Ruangsujud.com– Dalam sebuah pengajian Majelis Tarjih dan Tajdid Pimpinan Pusat Muhammadiyah di Yogyakarta, Wakil Ketua Majelis Tarjih dan Tajdid, Hamim Ilyas menjelaskan bahwa akidah tauhid dalam perspektif Muhammadiyah memiliki peran yang berbeda dibandingkan dengan tradisi teologi lain seperti Asy’ariyah.
Menurut Hamim, dalam aliran Asy’ariyah akidah tauhid dipahami sebagai sistem kepercayaan spiritual. Namun, Muhammadiyah menekankan bahwa akidah tauhid bukan hanya keyakinan batin semata, melainkan juga sistem kepercayaan etis yang mendorong terwujudnya kesejahteraan, kedamaian, dan kebahagiaan baik di dunia maupun di akhirat.
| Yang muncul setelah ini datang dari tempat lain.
**src/rtl/jc_pkg.sv**
```systemverilog
// rtl/jc_pkg.sv - shared types and helpers for the Johnson-counter phase decoder
//
// Purpose: FSM state encoding, the decoded-code record and the phase-count
// helper used by jc_code_decode and jc_phase_decoder.
// Ports: none (package).

package jc_pkg;

  // Widest phase index the decode record can carry (N up to 128).
  localparam int JC_IDX_MAX_W = 8;

  typedef enum logic [1:0] {
    SYNC   = 2'd0,
    LOCKED = 2'd1,
    FAULT  = 2'd2
  } jc_state_e;

  // legal: cnt matched one of the 2N Johnson codes; idx: which one.
  typedef struct packed {
    logic                    legal;
    logic [JC_IDX_MAX_W-1:0] idx;
  } jc_dec_t;

  // An N-bit Johnson counter walks through 2N distinct codes.
  function automatic int jc_phases(input int n);
    return 2 * n;
  endfunction

endpackage

```
**src/rtl/jc_code_decode.sv**
```systemverilog
// rtl/jc_code_decode.sv - combinational Johnson code to phase index decoder
//
// Purpose: compares cnt against every legal Johnson code and reports whether
// it is legal and, if so, its phase index. Illegal codes report idx = 0.
// Ports:
//   cnt  in  [0:N-1]  Johnson code, cnt[0] is the shift-in bit
//   dec  out jc_dec_t legal flag and phase index

module jc_code_decode
  import jc_pkg::*;
#(
  parameter int N = 4
) (
  input  logic [0:N-1] cnt,
  output jc_dec_t      dec
);

  // Code k: for k <= N the first k bits are ones (filling phase); for k > N
  // the first k-N bits are zeros (draining phase).
  function automatic logic [0:N-1] jc_code(input int k);
    logic [0:N-1] pat;
    for (int i = 0; i < N; i++) begin
      pat[i] = (k <= N) ? (i < k) : (i >= k - N);
    end
    return pat;
  endfunction

  always_comb begin
    dec = '0;
    for (int k = 0; k < jc_phases(N); k++) begin
      if (cnt == jc_code(k)) begin
        dec.legal = 1'b1;
        dec.idx   = JC_IDX_MAX_W'(k);
      end
    end
  end

endmodule

```
**src/rtl/jc_phase_decoder.sv**
```systemverilog
// rtl/jc_phase_decoder.sv - registered Johnson-counter phase decoder with lock and fault tracking
//
// Purpose: decodes the upstream Johnson counter into a phase index and a
// one-hot phase vector, locks after two legal samples joined by a legal step,
// latches a sticky error on any illegal code or step, and pulses cycle_tick on
// each 2N-1 -> 0 wrap. Optional macro JC_CYCLE_COUNT_EN adds the cycle_cnt
// revolution counter.
// Ports:
//   clk           in   clock, shared with the counter
//   rst           in   asynchronous active-high reset
//   cnt           in   [0:N-1] Johnson code, cnt[0] is the shift-in bit
//   err_clr       in   pulse that clears a fault (honoured only in FAULT)
//   phase_idx     out  decoded phase 0..2N-1
//   phase_onehot  out  one-hot phase, zero unless phase_valid
//   phase_valid   out  high while LOCKED
//   locked        out  high while LOCKED
//   err           out  sticky fault flag
//   cycle_tick    out  one-cycle pulse on the 2N-1 -> 0 wrap
//   cycle_cnt     out  [CYC_W-1:0] revolution count (JC_CYCLE_COUNT_EN only)

module jc_phase_decoder
  import jc_pkg::*;
#(
  parameter int N     = 4,
  parameter int CYC_W = 8
) (
  input  logic                           clk,
  input  logic                           rst,
  input  logic [0:N-1]                   cnt,
  input  logic                           err_clr,
  output logic [$clog2(jc_phases(N))-1:0] phase_idx,
  output logic [jc_phases(N)-1:0]        phase_onehot,
  output logic                           phase_valid,
  output logic                           locked,
  output logic                           err,
  output logic                           cycle_tick
`ifdef JC_CYCLE_COUNT_EN
  ,
  output logic [CYC_W-1:0]               cycle_cnt
`endif
);

  localparam int              PH   = jc_phases(N);
  localparam int              IDXW = $clog2(PH);
  localparam logic [IDXW-1:0] LAST = IDXW'(PH - 1);

  if (N < 2 || CYC_W < 1) begin : g_param_check
    $error("jc_phase_decoder: N must be >= 2 and CYC_W >= 1");
  end

  jc_state_e       state;
  logic [IDXW-1:0] prev_idx;
  logic            have_prev;   // a legal sample has been seen in SYNC

  jc_dec_t         dec;
  logic [IDXW-1:0] dec_idx;
  logic [IDXW-1:0] next_idx;
  logic            step_ok;
  logic            unused_dec_hi;

  jc_code_decode #(.N(N)) u_decode (
    .cnt (cnt),
    .dec (dec)
  );

  assign dec_idx       = dec.idx[IDXW-1:0];
  assign unused_dec_hi = ^dec.idx;

  // A hold is legal (the counter may sit in reset); otherwise only +1 mod 2N.
  assign next_idx = (prev_idx == LAST) ? '0 : prev_idx + 1'b1;
  assign step_ok  = (dec_idx == prev_idx) || (dec_idx == next_idx);

  function automatic logic [PH-1:0] onehot_of(input logic [IDXW-1:0] i);
    return PH'(1) << i;
  endfunction

  always_ff @(posedge clk or posedge rst) begin
    if (rst) begin
      state        <= SYNC;
      prev_idx     <= '0;
      have_prev    <= 1'b0;
      phase_idx    <= '0;
      phase_onehot <= '0;
      phase_valid  <= 1'b0;
      locked       <= 1'b0;
      err          <= 1'b0;
      cycle_tick   <= 1'b0;
`ifdef JC_CYCLE_COUNT_EN
      cycle_cnt    <= '0;
`endif
    end else begin
      cycle_tick <= 1'b0;
      case (state)
        SYNC: begin
          phase_valid  <= 1'b0;
          locked       <= 1'b0;
          phase_onehot <= '0;
          if (!dec.legal) begin
            have_prev <= 1'b0;
          end else begin
            prev_idx <= dec_idx;
            if (have_prev && step_ok) begin
              state        <= LOCKED;
              have_prev    <= 1'b0;
              phase_idx    <= dec_idx;
              phase_onehot <= onehot_of(dec_idx);
              phase_valid  <= 1'b1;
              locked       <= 1'b1;
            end else begin
              // A bad step restarts the pair with this sample as the first.
              have_prev <= 1'b1;
            end
          end
        end

        LOCKED: begin
          if (dec.legal && step_ok) begin
            prev_idx     <= dec_idx;
            phase_idx    <= dec_idx;
            phase_onehot <= onehot_of(dec_idx);
            // phase_idx is the last accepted phase, so a hold at 0 never ticks.
            if (phase_idx == LAST && dec_idx == '0) begin
              cycle_tick <= 1'b1;
`ifdef JC_CYCLE_COUNT_EN
              cycle_cnt  <= cycle_cnt + 1'b1;
`endif
            end
          end else begin
            // Fault wins over a simultaneous err_clr; phase_idx stays frozen.
            state        <= FAULT;
            err          <= 1'b1;
            phase_valid  <= 1'b0;
            locked       <= 1'b0;
            phase_onehot <= '0;
          end
        end

        FAULT: begin
          if (err_clr) begin
            state     <= SYNC;
            err       <= 1'b0;
            have_prev <= 1'b0;
          end
        end

        default: begin
          state        <= SYNC;
          have_prev    <= 1'b0;
          phase_valid  <= 1'b0;
          locked       <= 1'b0;
          phase_onehot <= '0;
        end
      endcase
    end
  end

endmodule

```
Hamim menambahkan bahwa kesalehan pribadi dan sosial merupakan inti pemahaman ini, di mana seorang Muslim tidak hanya berfokus pada ritual spiritual, tetapi juga diwujudkan dalam tindakan konkret untuk mengangkat martabat manusia dan mengatasi ketidakadilan.
Selain membandingkan dengan Asy’ariyah, Hamim juga menyinggung perbedaan dengan pandangan Wahabi yang cenderung literal dan kurang adaptif terhadap konteks zaman. Dalam konteks ini, Muhammadiyah tetap berpijak pada teks agama, namun berusaha menjadikan ajaran tauhid relevan secara sosial.
Imam tersebut juga menunjukkan bahwa implementasi sistem kepercayaan etis ini tercermin dalam keterlibatan perempuan dalam ruang publik melalui organisasi ‘Aisyiyah, sebagai wujud bahwa pemahaman tauhid Muhammadiyah memberi ruang kontribusi sosial lebih luas bagi umat.